Eight-term Vermont Sen. Patrick Leahy (D-Vt.), chair of the powerful Senate Appropriations Committee, announced Monday he will not seek reelection in 2022.
Leahy, who is the longest-serving member currently in the Senate and the chamber’s president pro tempore, now joins top Republican appropriator Sen. Richard Shelby (R-Ala.) in deciding to retire at the end of their term, creating an opening atop the Appropriations Committee in the next Congress.
“My approach on Appropriations was simple: help all states in alphabetical order. Starting with the letter V, Vermont,” Leahy said during remarks Monday morning from the Vermont State House in Montpelier. “So, yes, I am proud to be Vermont’s longest serving Senator. While I will continue to serve Vermont, [my wife] Marcelle and I have reached the conclusion that it is time to put down this gavel. It is time to pass the torch to the next Vermonter who will carry on this work for our great state. It’s time to come home.”
First elected to the Senate in 1974, Leahy previously served as ranking member on the Senate Appropriations Committee from 2017 to 2021 before taking over as the panel’s leader in the current Congress.
If Democrats are able to hold the Senate in the 2022 midterms, Sen. Patty Murray (D-Wash.) would be in line to lead the Appropriations panel based on seniority.
With Shelby retiring, Sen. Susan Collins (R-Maine) would be next in line to helm of the committee if Republicans are able to take control of the Senate.
Both Murray and Collins, like Leahy, also serve on the Senate Appropriations’ defense subcommittee.
Shelby, who is also the top Republican on the on Appropriations’ defense spending subcommittee, announced his plan to retire back in February (Defense Daily, Feb. 8).

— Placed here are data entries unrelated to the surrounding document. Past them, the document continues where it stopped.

<file path="src/rtl/serial_pattern_pkg.sv">
// Shared types and helpers for the serial pattern transmitter.
// The optional parity cycle is enabled by defining SERIAL_PATTERN_TX_PARITY_EN.
package serial_pattern_pkg;

    typedef enum logic [1:0] {IDLE, SHIFT, GAP, DONE} state_t;

    localparam logic [5:0] DEFAULT_PATTERN = 6'b110101;

    // Frame length minus one, limited to what the pattern register can hold.
    function automatic int clamp_len_m1(input int len_m1, input int pat_w);
        return (len_m1 >= pat_w) ? pat_w - 1 : len_m1;
    endfunction

endpackage

</file>
<file path="src/rtl/pattern_shifter.sv">
// Loadable MSB-first shift register with a bit down-counter.
// last_bit is high while the final bit of the loaded field sits at the MSB.
module pattern_shifter #(
    parameter int PAT_W = 6,
    parameter int LEN_W = 3
) (
    input  logic             clk,
    input  logic             rstn,
    input  logic             load,
    input  logic             shift,
    input  logic [PAT_W-1:0] pattern,
    input  logic [LEN_W-1:0] len_m1,
    output logic             msb,
    output logic             last_bit
);

    logic [PAT_W-1:0] shreg;
    logic [LEN_W-1:0] bit_cnt;
    logic [LEN_W-1:0] shamt;

    // Left-align the active field so its top bit lands on the MSB.
    assign shamt = LEN_W'(PAT_W - 1) - len_m1;

    always_ff @(posedge clk) begin
        if (!rstn) begin
            shreg   <= '0;
            bit_cnt <= '0;
        end else if (load) begin
            shreg   <= pattern << shamt;
            bit_cnt <= len_m1;
        end else if (shift) begin
            shreg   <= shreg << 1;
            bit_cnt <= bit_cnt - 1'b1;
        end
    end

    assign msb      = shreg[PAT_W-1];
    assign last_bit = (bit_cnt == '0);

endmodule

</file>
<file path="src/rtl/serial_pattern_tx.sv">
// Serial pattern transmitter: sends a captured pattern MSB-first, repeated with idle gaps.
// Define SERIAL_PATTERN_TX_PARITY_EN to append an even-parity bit to every frame.
module serial_pattern_tx
    import serial_pattern_pkg::*;
#(
    parameter int PAT_W = 6,
    parameter int LEN_W = 3,
    parameter int CNT_W = 4,
    parameter int GAP_W = 4
) (
    input  logic             clk,
    input  logic             rstn,
    input  logic             start,
    input  logic [PAT_W-1:0] pattern,
    input  logic [LEN_W-1:0] len_m1,
    input  logic [CNT_W-1:0] repeat_n,
    input  logic [GAP_W-1:0] gap,
    output logic             ready,
    output logic             out,
    output logic             out_valid,
    output logic             frame_done
);

    state_t           state;
    logic [PAT_W-1:0] pat_q;
    logic [LEN_W-1:0] lm1_q;
    logic [LEN_W-1:0] lm1_c;
    logic [GAP_W-1:0] gap_q;
    logic [GAP_W-1:0] gap_cnt;
    logic [CNT_W-1:0] frame_cnt;
    logic             accept;
    logic             reload;
    logic             load;
    logic             shift;
    logic             msb;
    logic             last_bit;
    logic             frame_last;
    logic             tx_bit;
    logic [PAT_W-1:0] ld_pat;
    logic [LEN_W-1:0] ld_lm1;

    assign lm1_c  = LEN_W'(clamp_len_m1(int'(len_m1), PAT_W));
    assign accept = (state == IDLE) && ready && start;
    // Reload either straight after a frame (no gap) or on the final gap cycle.
    assign reload = ((state == SHIFT) && frame_last && (frame_cnt != '0) && (gap_q == '0))
                 || ((state == GAP) && (gap_cnt == GAP_W'(1)));
    assign load   = accept || reload;
    assign ld_pat = accept ? pattern : pat_q;
    assign ld_lm1 = accept ? lm1_c : lm1_q;

`ifdef SERIAL_PATTERN_TX_PARITY_EN
    logic par_phase;
    logic par_acc;

    always_ff @(posedge clk) begin
        if (!rstn) begin
            par_phase <= 1'b0;
            par_acc   <= 1'b0;
        end else if (state == SHIFT) begin
            if (par_phase) begin
                par_phase <= 1'b0;
                par_acc   <= 1'b0;
            end else begin
                par_acc <= par_acc ^ msb;
                if (last_bit) par_phase <= 1'b1;
            end
        end
    end

    assign shift      = (state == SHIFT) && !par_phase;
    assign frame_last = par_phase;
    assign tx_bit     = par_phase ? par_acc : msb;
`else
    assign shift      = (state == SHIFT);
    assign frame_last = last_bit;
    assign tx_bit     = msb;
`endif

    pattern_shifter #(
        .PAT_W(PAT_W),
        .LEN_W(LEN_W)
    ) u_shifter (
        .clk     (clk),
        .rstn    (rstn),
        .load    (load),
        .shift   (shift),
        .pattern (ld_pat),
        .len_m1  (ld_lm1),
        .msb     (msb),
        .last_bit(last_bit)
    );

    always_ff @(posedge clk) begin
        if (!rstn) begin
            state      <= IDLE;
            ready      <= 1'b1;
            out        <= 1'b0;
            out_valid  <= 1'b0;
            frame_done <= 1'b0;
            pat_q      <= PAT_W'(DEFAULT_PATTERN);
            lm1_q      <= '0;
            gap_q      <= '0;
            frame_cnt  <= '0;
            gap_cnt    <= '0;
        end else begin
            frame_done <= 1'b0;
            case (state)
                IDLE: begin
                    out       <= 1'b0;
                    out_valid <= 1'b0;
                    ready     <= 1'b1;
                    if (accept) begin
                        pat_q     <= pattern;
                        lm1_q     <= lm1_c;
                        gap_q     <= gap;
                        frame_cnt <= repeat_n;
                        ready     <= 1'b0;
                        state     <= SHIFT;
                    end
                end
                SHIFT: begin
                    out       <= tx_bit;
                    out_valid <= 1'b1;
                    if (frame_last) begin
                        if (frame_cnt != '0) begin
                            frame_cnt <= frame_cnt - 1'b1;
                            if (gap_q != '0) begin
                                gap_cnt <= gap_q;
                                state   <= GAP;
                            end
                        end else begin
                            state <= DONE;
                        end
                    end
                end
                GAP: begin
                    out       <= 1'b0;
                    out_valid <= 1'b0;
                    gap_cnt   <= gap_cnt - 1'b1;
                    if (gap_cnt == GAP_W'(1)) state <= SHIFT;
                end
                DONE: begin
                    out        <= 1'b0;
                    out_valid  <= 1'b0;
                    frame_done <= 1'b1;
                    state      <= IDLE;
                end
                default: state <= IDLE;
            endcase
        end
    end

endmodule
</file>
File: config.mk
export PLATFORM = sky130hd
export DESIGN_NAME = mem_arbiter
export DESIGN_NICKNAME = d
export VERILOG_FILES = /design/src/rtl/mem_arbiter.sv
export SDC_FILE = /design/constraint.sdc
export NUM_CORES = 1
export LEC_CHECK = 0
export CAP_MARGIN = 20
export CORE_AREA = 2 2 118 120
export CTS_BUF_LIST = sky130_fd_sc_hd__clkbuf_8
export DETAILED_ROUTE_END_ITERATION = 12
export DIE_AREA = 0 0 120 122
export PLACE_DENSITY = 0.84
export SYNTH_ARGS = -nofsm -noshare
export SYNTH_HDL_FRONTEND = slang
export SYNTH_SLANG_ARGS = --single-unit
File: constraint.sdc
create_clock -name clk -period 3.86 [get_ports clk]
set_clock_uncertainty 0.15 [all_clocks]
set_input_delay 0.579 -clock clk [delete_from_list [all_inputs] [get_ports clk]]
set_output_delay 0.579 -clock clk [all_outputs]
set_load 0.01 [all_outputs]
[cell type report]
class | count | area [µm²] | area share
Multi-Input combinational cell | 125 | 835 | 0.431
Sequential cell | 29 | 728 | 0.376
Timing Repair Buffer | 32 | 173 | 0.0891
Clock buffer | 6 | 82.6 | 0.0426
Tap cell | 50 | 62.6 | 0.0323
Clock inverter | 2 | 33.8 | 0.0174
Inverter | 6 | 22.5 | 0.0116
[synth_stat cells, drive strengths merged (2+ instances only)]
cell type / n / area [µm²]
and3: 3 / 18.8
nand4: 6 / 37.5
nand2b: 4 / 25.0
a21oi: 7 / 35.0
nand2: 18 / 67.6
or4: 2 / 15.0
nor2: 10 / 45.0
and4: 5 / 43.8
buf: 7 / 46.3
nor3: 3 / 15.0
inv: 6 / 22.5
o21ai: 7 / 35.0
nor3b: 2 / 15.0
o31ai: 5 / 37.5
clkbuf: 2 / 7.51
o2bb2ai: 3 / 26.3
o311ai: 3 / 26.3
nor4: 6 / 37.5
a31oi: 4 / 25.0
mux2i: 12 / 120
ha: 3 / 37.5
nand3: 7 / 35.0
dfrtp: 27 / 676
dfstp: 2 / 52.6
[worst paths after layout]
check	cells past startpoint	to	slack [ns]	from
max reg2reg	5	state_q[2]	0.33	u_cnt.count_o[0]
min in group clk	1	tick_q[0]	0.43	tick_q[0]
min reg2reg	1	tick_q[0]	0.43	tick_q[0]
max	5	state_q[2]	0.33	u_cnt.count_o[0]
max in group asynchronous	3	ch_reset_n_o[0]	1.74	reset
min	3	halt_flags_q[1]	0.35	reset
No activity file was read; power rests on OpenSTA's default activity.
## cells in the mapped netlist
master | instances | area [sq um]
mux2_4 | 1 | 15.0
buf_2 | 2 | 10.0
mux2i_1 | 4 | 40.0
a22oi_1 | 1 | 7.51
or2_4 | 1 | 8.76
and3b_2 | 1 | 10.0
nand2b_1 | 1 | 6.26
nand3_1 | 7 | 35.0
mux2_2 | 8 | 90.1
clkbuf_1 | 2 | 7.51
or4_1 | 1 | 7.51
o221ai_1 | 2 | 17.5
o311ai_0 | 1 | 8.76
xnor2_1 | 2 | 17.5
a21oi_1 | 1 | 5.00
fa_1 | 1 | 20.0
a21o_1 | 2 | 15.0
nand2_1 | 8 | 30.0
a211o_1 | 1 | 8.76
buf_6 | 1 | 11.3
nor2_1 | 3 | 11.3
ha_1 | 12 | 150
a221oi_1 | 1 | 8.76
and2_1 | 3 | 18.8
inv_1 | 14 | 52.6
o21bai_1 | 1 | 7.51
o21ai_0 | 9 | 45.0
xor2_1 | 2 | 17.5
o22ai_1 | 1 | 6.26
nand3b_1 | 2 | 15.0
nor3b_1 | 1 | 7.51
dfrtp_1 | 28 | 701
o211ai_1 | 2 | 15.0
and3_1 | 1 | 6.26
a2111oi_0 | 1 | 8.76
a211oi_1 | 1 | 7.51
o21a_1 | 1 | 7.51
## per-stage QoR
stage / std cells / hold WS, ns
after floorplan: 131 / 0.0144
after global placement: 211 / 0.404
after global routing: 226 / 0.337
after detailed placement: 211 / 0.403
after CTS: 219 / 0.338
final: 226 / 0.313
==> src/rtl/ifft_bank_serializer.sv <==
// ifft_bank_serializer: accepts a full bank of Nfft complex samples in one
// cycle and streams it out as an indexed valid/ready burst (index 0..Nfft-1).
// A one-deep pending bank allows the next bank to be loaded while the
// current burst streams, so consecutive bursts run with no idle cycle.
module ifft_bank_serializer #(
  parameter int unsigned dwidth = 16,
  parameter int unsigned Nfft   = 32,
  parameter int unsigned iwidth = $clog2(Nfft)
) (
  input  logic                           clk,
  input  logic                           resetn,
  input  logic                           load,
  input  logic [Nfft-1:0][dwidth-1:0]    din_real,
  input  logic [Nfft-1:0][dwidth-1:0]    din_imag,
  output logic                           load_ready,
  output logic                           overrun,
  output logic                           dv_out,
  input  logic                           dout_ready,
  output logic [dwidth-1:0]              dout_real,
  output logic [dwidth-1:0]              dout_imag,
  output logic [iwidth-1:0]              index_out,
  output logic                           last_out
);

  localparam logic [iwidth-1:0] LAST_IDX = iwidth'(Nfft - 1);

  typedef enum logic {
    IDLE  = 1'b0,
    BURST = 1'b1
  } state_t;

  state_t                      state_q, state_d;
  logic [iwidth-1:0]           index_q, index_d;
  logic [Nfft-1:0][dwidth-1:0] active_real_q, active_real_d;
  logic [Nfft-1:0][dwidth-1:0] active_imag_q, active_imag_d;
  logic [Nfft-1:0][dwidth-1:0] pend_real_q, pend_real_d;
  logic [Nfft-1:0][dwidth-1:0] pend_imag_q, pend_imag_d;
  logic                        pend_valid_q, pend_valid_d;
  logic                        overrun_q, overrun_d;
  logic                        dv_q, dv_d;
  logic                        last_q, last_d;
  logic                        load_ready_q, load_ready_d;
  logic [dwidth-1:0]           dout_real_q, dout_real_d;
  logic [dwidth-1:0]           dout_imag_q, dout_imag_d;

  logic xfer;
  logic final_xfer;
  logic accept;

  // Handshake qualifiers; load acceptance depends only on registered state.
  always_comb begin
    xfer       = (state_q == BURST) & dout_ready;
    final_xfer = xfer & (index_q == LAST_IDX);
    accept     = load & ~pend_valid_q;
  end

  // Next-state, bank movement and registered-output computation.
  always_comb begin
    state_d       = state_q;
    index_d       = index_q;
    active_real_d = active_real_q;
    active_imag_d = active_imag_q;
    pend_real_d   = pend_real_q;
    pend_imag_d   = pend_imag_q;
    pend_valid_d  = pend_valid_q;
    overrun_d     = overrun_q;

    // A load arriving while the pending slot is occupied is lost for good.
    if (load && pend_valid_q) begin
      overrun_d = 1'b1;
    end

    case (state_q)
      IDLE: begin
        if (accept) begin
          active_real_d = din_real;
          active_imag_d = din_imag;
          index_d       = '0;
          state_d       = BURST;
        end
      end

      BURST: begin
        if (final_xfer) begin
          // End of burst: chain the pending bank, else a same-cycle load,
          // else fall back to idle.
          index_d = '0;
          if (pend_valid_q) begin
            active_real_d = pend_real_q;
            active_imag_d = pend_imag_q;
            pend_valid_d  = 1'b0;
          end else if (accept) begin
            active_real_d = din_real;
            active_imag_d = din_imag;
          end else begin
            state_d = IDLE;
          end
        end else begin
          if (xfer) begin
            index_d = index_q + iwidth'(1);
          end
          if (accept) begin
            pend_real_d  = din_real;
            pend_imag_d  = din_imag;
            pend_valid_d = 1'b1;
          end
        end
      end

      default: begin
        state_d = IDLE;
        index_d = '0;
      end
    endcase

    // Outputs are precomputed from next state so they come straight off flops.
    dv_d         = (state_d == BURST);
    last_d       = (state_d == BURST) && (index_d == LAST_IDX);
    load_ready_d = ~pend_valid_d;
    dout_real_d  = active_real_d[index_d];
    dout_imag_d  = active_imag_d[index_d];
  end

  // State and datapath registers with asynchronous active-low reset.
  always_ff @(posedge clk or negedge resetn) begin
    if (!resetn) begin
      state_q       <= IDLE;
      index_q       <= '0;
      active_real_q <= '0;
      active_imag_q <= '0;
      pend_real_q   <= '0;
      pend_imag_q   <= '0;
      pend_valid_q  <= 1'b0;
      overrun_q     <= 1'b0;
      dv_q          <= 1'b0;
      last_q        <= 1'b0;
      load_ready_q  <= 1'b1;
      dout_real_q   <= '0;
      dout_imag_q   <= '0;
    end else begin
      state_q       <= state_d;
      index_q       <= index_d;
      active_real_q <= active_real_d;
      active_imag_q <= active_imag_d;
      pend_real_q   <= pend_real_d;
      pend_imag_q   <= pend_imag_d;
      pend_valid_q  <= pend_valid_d;
      overrun_q     <= overrun_d;
      dv_q          <= dv_d;
      last_q        <= last_d;
      load_ready_q  <= load_ready_d;
      dout_real_q   <= dout_real_d;
      dout_imag_q   <= dout_imag_d;
    end
  end

  assign load_ready = load_ready_q;
  assign overrun    = overrun_q;
  assign dv_out     = dv_q;
  assign last_out   = last_q;
  assign index_out  = index_q;
  assign dout_real  = dout_real_q;
  assign dout_imag  = dout_imag_q;

endmodule

==> config.mk <==
export PLATFORM = sky130hd
export DESIGN_NAME = ifft_bank_serializer
export DESIGN_NICKNAME = d
export VERILOG_FILES = /design/src/rtl/ifft_bank_serializer.sv
export SDC_FILE = /design/constraint.sdc
export NUM_CORES = 2
export LEC_CHECK = 0
export BUFFER_PORTS_ARGS = -buffer_cell sky130_fd_sc_hd__buf_2
export CAP_MARGIN = 20
export CORE_MARGIN = 2
export CORE_UTILIZATION = 48
export CTS_CLUSTER_SIZE = 28
export DETAILED_ROUTE_END_ITERATION = 7
export PLACE_DENSITY_LB_ADDON = 0.08
export SLEW_MARGIN = 40
export SYNTH_ARGS = -nofsm -noshare
export SYNTH_HDL_FRONTEND = slang
export SYNTH_SLANG_ARGS = --single-unit
export TNS_END_PERCENT = 5
==> constraint.sdc <==
create_clock -name clk -period 3.3 [get_ports clk]
set_input_delay 0.495 -clock clk [delete_from_list [all_inputs] [get_ports clk]]
set_output_delay 0.495 -clock clk [all_outputs]
set_load 0.005 [all_outputs]
==> results list <==
* TritonCTS buffer count: 220
* Fmax achieved: around 270 MHz
* Tightest hold margin: approximately 0.11 ns
- The clock passes through at most 3 buffers.
- Syn Inst Count: 10.21k
- Final routed wire length divided by cell count: ~27 um
- TritonCTS built the clock tree.
- The largest single stage delay on the critical path is a little under 0.6 ns.
* Fraction of registers with async set/reset: 100.0%
* Chip width: 440.9 um
* Setup repair after global routing missed its margin: true
* DP HPWL: ~280000 um
- Final worst clock skew: 0.02841 ns
* Die Span Y: approximately 440 um
- 1st-iter DRT viols: 11.98k
- Placed Area: between 0.1 and 0.15 sq mm
* Clock Sinks: ~2.1k
- Cell types with the largest area share after synthesis: sky130_fd_sc_hd__dfrtp_1, sky130_fd_sc_hd__nand2_1, sky130_fd_sc_hd__a222oi_1
- Number of I/O port buffers: 1068
- Routed via count divided by cell count: 5.934
- In the final design database the tool counted roughly 14k nets.
- In this run, synthesis inferred 0 flip-flops with an integrated enable.
- Number of core rows: 160
* Part of the cycle the worst path needs: 112.2%
- Run status: complete, but fails checks
* Area share of the largest cell type after synthesis: a little under three fifths
- Proportion of synthesized chip area in sequential cells: 57.07%
- Entering global routing, the biggest net connects roughly 150 pins.
- In this run the power density over the cells is between 700 and 800 mW/mm^2.
* Maximum fanout count along the critical path: 17
* Final number of setup-violating endpoints: 32
- Vias in the first global route: about 89k
- Clock tree synthesis selected as its root buffer the cell sky130_fd_sc_hd__clkbuf_16.
- Global routing used 41.75% of the available tracks across all layers.
* Series of cell instances along the critical path: ha_2 -> and3_4 -> ha_4 -> buf_8 -> a21boi_4 -> nor2_4 -> buf_12 -> buf_16 -> buf_16 -> a222oi_1 -> inv_1 -> o211ai_1 -> nand4_1 -> a22o_1
- Kind of capture point of the worst setup path: flop
* Total via count after detailed routing: 91.77k
- Hold violation count in the final report: 0
- The worst setup path is launched from a flop.
* Category of the most critical setup path: flop to flop
- Worst-Margin Slew: 0.9215 ns
- Insertion delay to the later sink of the worst-skew pair: roughly 0.90 ns
- By instance count, the cell type seen most on the critical path is sky130_fd_sc_hd__buf_16.
* Final critical-path setup slack: -0.4014 ns
- CP Data Required Time: ~4 ns
- Starting density of the core: around 48%
- Summing all non-filler instances in the final layout gives an area of 0.1250 sq mm.
- Library cells used by synthesis: just over 60
* Most used DFF post-synth: sky130_fd_sc_hd__dfrtp_1
- Slowest CP cell: sky130_fd_sc_hd__nand4_1
- Reg clk slew, reported paths: 0.06 ns
* Layout overhead on the synthesized area: 36.42%
* Io pins: between 1k and 1.5k
* Syn Area/Cell: between 8 and 9 sq um
- GRT Residual Overflow: 0
- After synthesis the netlist holds a flip-flop and latch count of roughly 2.1k.
* Last weighted congestion value of the routability-driven placer: around 0.95
* Violated checks: design-rule violations, negative setup slack
- Count of unresolved DRC violations after routing: 40
- Count of maximum capacitance violations: 0
* Area enclosed by the die boundary: roughly 0.2 sq mm
- In this run the remaining antenna-violating nets after routing total 0.
* Minimum clock period: 3.701 ns
* Number of antenna violations at the first check in global routing: 129
- The post-route netlist has 18.92% of its cells at a drive strength greater than 1.
- After floorplanning, the core was sized to cover 0.1900 sq mm.
* Number of H-tree branching levels: 4
- Synthesized net count: approximately 11k
- Total instance count after detailed placement: 13.83k
* Lkg Pwr: between 60 and 70 nW
- The number of max-slew violations in the final report is 0.
* Aggregate routed wire length: 414000 um
* Number of cells in the finished layout apart from fillers: roughly 15k
- Area of the mapped netlist: about 0.092 sq mm
- Arrival @ worst endpoint: about 4.5 ns
* Worst slew slack as a fraction of its limit: slightly below 40%
* Yosys top cell by area: sky130_fd_sc_hd__dfrtp_1
- The first global-routing pass estimated roughly 600000 um of wire.
* Pre-antenna DRT Iters: 8
- Classification of the worst-slack hold path: input pin to flop
- IR analysis of the VDD net gives a maximum drop of between 0.0004 and 0.0005 V.
- The Yosys step of the flow raised 0 warnings.
## per-stage QoR
step	TNS, ns	power (W)	utilization, %	setup slack [ns]
after floorplan	0	0.04868	-	0.3660
after global placement	-15.16	0.06229	55.11	-0.8377
after detailed placement	-15.48	0.06307	55.11	-0.8243
after CTS	-5.306	0.09131	65.45	-0.2528
after global routing	-9.197	0.09596	65.78	-0.3820
final	-7.641	0.09228	65.80	-0.4014
## path summary, 6_finish.rpt
| path | startpoint | end | slack, ns | cells past startpoint |
|---|---|---|---|---|
| max | index_out[0]$_DFF_PN0_ | dout_imag[8]$_DFF_PN0_ | -0.40 | 14 |
| min | dout_ready | load_ready$_DFF_PN1_ | 0.11 | 3 |
| max reg2reg | index_out[0]$_DFF_PN0_ | dout_imag[8]$_DFF_PN0_ | -0.40 | 14 |
| min reg2reg | overrun$_DFFE_PN0P_ | overrun$_DFFE_PN0P_ | 0.46 | 1 |
| max in group asynchronous | resetn | active_real_q[76]$_DFF_PN0_ | 1.67 | 4 |
| min in group asynchronous | resetn | active_real_q[480]$_DFF_PN0_ | 0.13 | 2 |
[src/rtl/sprite_ram_arbiter.sv]
// Sprite RAM arbiter: two read requesters (A has priority over B) and two write sources
// (the external loader and the internal clear engine) share one RAM with one read port
// and one write port.
// Optional B starvation guard: define SPRITE_ARB_STARVE_GUARD_EN.
module sprite_ram_arbiter #(
  parameter int unsigned       ADDR_W    = 10,
  parameter int unsigned       DATA_W    = 3,
  parameter int unsigned       DEPTH     = 400,
  parameter logic [DATA_W-1:0] CLEAR_VAL = '0
`ifdef SPRITE_ARB_STARVE_GUARD_EN
  ,
  parameter int unsigned       STARVE_MAX = 8
`endif
) (
  input  logic              Clk,
  input  logic              Reset_n,
  input  logic              rdA_req,
  input  logic [ADDR_W-1:0] rdA_addr,
  output logic              rdA_gnt,
  output logic              rdA_valid,
  output logic [DATA_W-1:0] rdA_data,
  input  logic              rdB_req,
  input  logic [ADDR_W-1:0] rdB_addr,
  output logic              rdB_gnt,
  output logic              rdB_valid,
  output logic [DATA_W-1:0] rdB_data,
  input  logic              wr_req,
  input  logic [ADDR_W-1:0] wr_addr,
  input  logic [DATA_W-1:0] wr_data,
  output logic              wr_gnt,
  input  logic              clr_start,
  output logic              clr_busy,
  output logic              clr_done,
  output logic [ADDR_W-1:0] ram_read_address,
  output logic [ADDR_W-1:0] ram_write_address,
  output logic [DATA_W-1:0] ram_data_In,
  output logic              ram_we,
  input  logic [DATA_W-1:0] ram_data_Out
);

  localparam logic [ADDR_W:0]   DepthExt = (ADDR_W + 1)'(DEPTH);
  localparam logic [ADDR_W-1:0] LastAddr = ADDR_W'(DEPTH - 1);

  typedef enum logic {StIdle, StClear} state_e;

  state_e            state_q, state_d;
  logic [ADDR_W-1:0] clr_cnt_q, clr_cnt_d;
  logic              clr_done_q, clr_done_d;
  logic              a_valid_q, b_valid_q, oor_q;
  logic [DATA_W-1:0] a_hold_q, b_hold_q;
  logic [DATA_W-1:0] ret_data;
  logic              rd_oor;
  logic              starve_force;

`ifdef SPRITE_ARB_STARVE_GUARD_EN
  localparam int unsigned StarveW = $clog2(STARVE_MAX + 1);

  logic [StarveW-1:0] starve_q, starve_d;

  assign starve_force = (starve_q == StarveW'(STARVE_MAX));

  // Count consecutive cycles where B asks but loses; any B grant or idle B clears it.
  always_comb begin
    starve_d = starve_q;
    if (!rdB_req || rdB_gnt) begin
      starve_d = '0;
    end else begin
      starve_d = starve_q + 1'b1;
    end
  end

  // Starvation counter register.
  always_ff @(posedge Clk or negedge Reset_n) begin
    if (!Reset_n) begin
      starve_q <= '0;
    end else begin
      starve_q <= starve_d;
    end
  end
`else
  assign starve_force = 1'b0;
`endif

  // Read arbitration: A wins unless B is being forced through; grants are dead in reset.
  always_comb begin
    rdA_gnt = 1'b0;
    rdB_gnt = 1'b0;
    if (Reset_n) begin
      if (rdB_req && (starve_force || !rdA_req)) begin
        rdB_gnt = 1'b1;
      end else if (rdA_req) begin
        rdA_gnt = 1'b1;
      end
    end
    ram_read_address = rdB_gnt ? rdB_addr : rdA_addr;
    rd_oor           = ({1'b0, ram_read_address} >= DepthExt);
  end

  // Read return tag and per-requester data hold registers.
  always_ff @(posedge Clk or negedge Reset_n) begin
    if (!Reset_n) begin
      a_valid_q <= 1'b0;
      b_valid_q <= 1'b0;
      oor_q     <= 1'b0;
      a_hold_q  <= '0;
      b_hold_q  <= '0;
    end else begin
      a_valid_q <= rdA_gnt;
      b_valid_q <= rdB_gnt;
      oor_q     <= rd_oor;
      if (a_valid_q) a_hold_q <= ret_data;
      if (b_valid_q) b_hold_q <= ret_data;
    end
  end

  // Return data: RAM output for the winner, zero for out-of-range, hold otherwise.
  always_comb begin
    ret_data  = oor_q ? '0 : ram_data_Out;
    rdA_valid = a_valid_q;
    rdB_valid = b_valid_q;
    rdA_data  = a_valid_q ? ret_data : a_hold_q;
    rdB_data  = b_valid_q ? ret_data : b_hold_q;
  end

  // Write port ownership: loader in idle, clear engine sweeps all addresses in clear.
  always_comb begin
    state_d           = state_q;
    clr_cnt_d         = clr_cnt_q;
    clr_done_d        = 1'b0;
    wr_gnt            = 1'b0;
    ram_we            = 1'b0;
    ram_write_address = wr_addr;
    ram_data_In       = wr_data;
    clr_busy          = 1'b0;
    unique case (state_q)
      StIdle: begin
        wr_gnt = wr_req && Reset_n;
        // Out-of-range writes are accepted but never reach the RAM.
        ram_we = wr_gnt && ({1'b0, wr_addr} < DepthExt);
        if (clr_start) state_d = StClear;
      end
      StClear: begin
        clr_busy          = 1'b1;
        ram_we            = 1'b1;
        ram_write_address = clr_cnt_q;
        ram_data_In       = CLEAR_VAL;
        if (clr_cnt_q == LastAddr) begin
          state_d    = StIdle;
          clr_cnt_d  = '0;
          clr_done_d = 1'b1;
        end else begin
          clr_cnt_d = clr_cnt_q + 1'b1;
        end
      end
      default: state_d = StIdle;
    endcase
  end

  // Clear FSM state, address counter and done pulse.
  always_ff @(posedge Clk or negedge Reset_n) begin
    if (!Reset_n) begin
      state_q    <= StIdle;
      clr_cnt_q  <= '0;
      clr_done_q <= 1'b0;
    end else begin
      state_q    <= state_d;
      clr_cnt_q  <= clr_cnt_d;
      clr_done_q <= clr_done_d;
    end
  end

  assign clr_done = clr_done_q;

endmodule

Rep. Peter Welch (D-Vt.), Vermont’s sole member in the House, is considered a likely candidate to run for Leahy’s seat.
Leahy and Senate Democrats recently rolled out their $726 billion fiscal year 2022 defense appropriations bill, which drew a quick rebuke from GOP lawmakers over the five percent increase in military spending relative to the 13 percent boost in non-defense spending across other bills (Defense Daily, Oct. 18).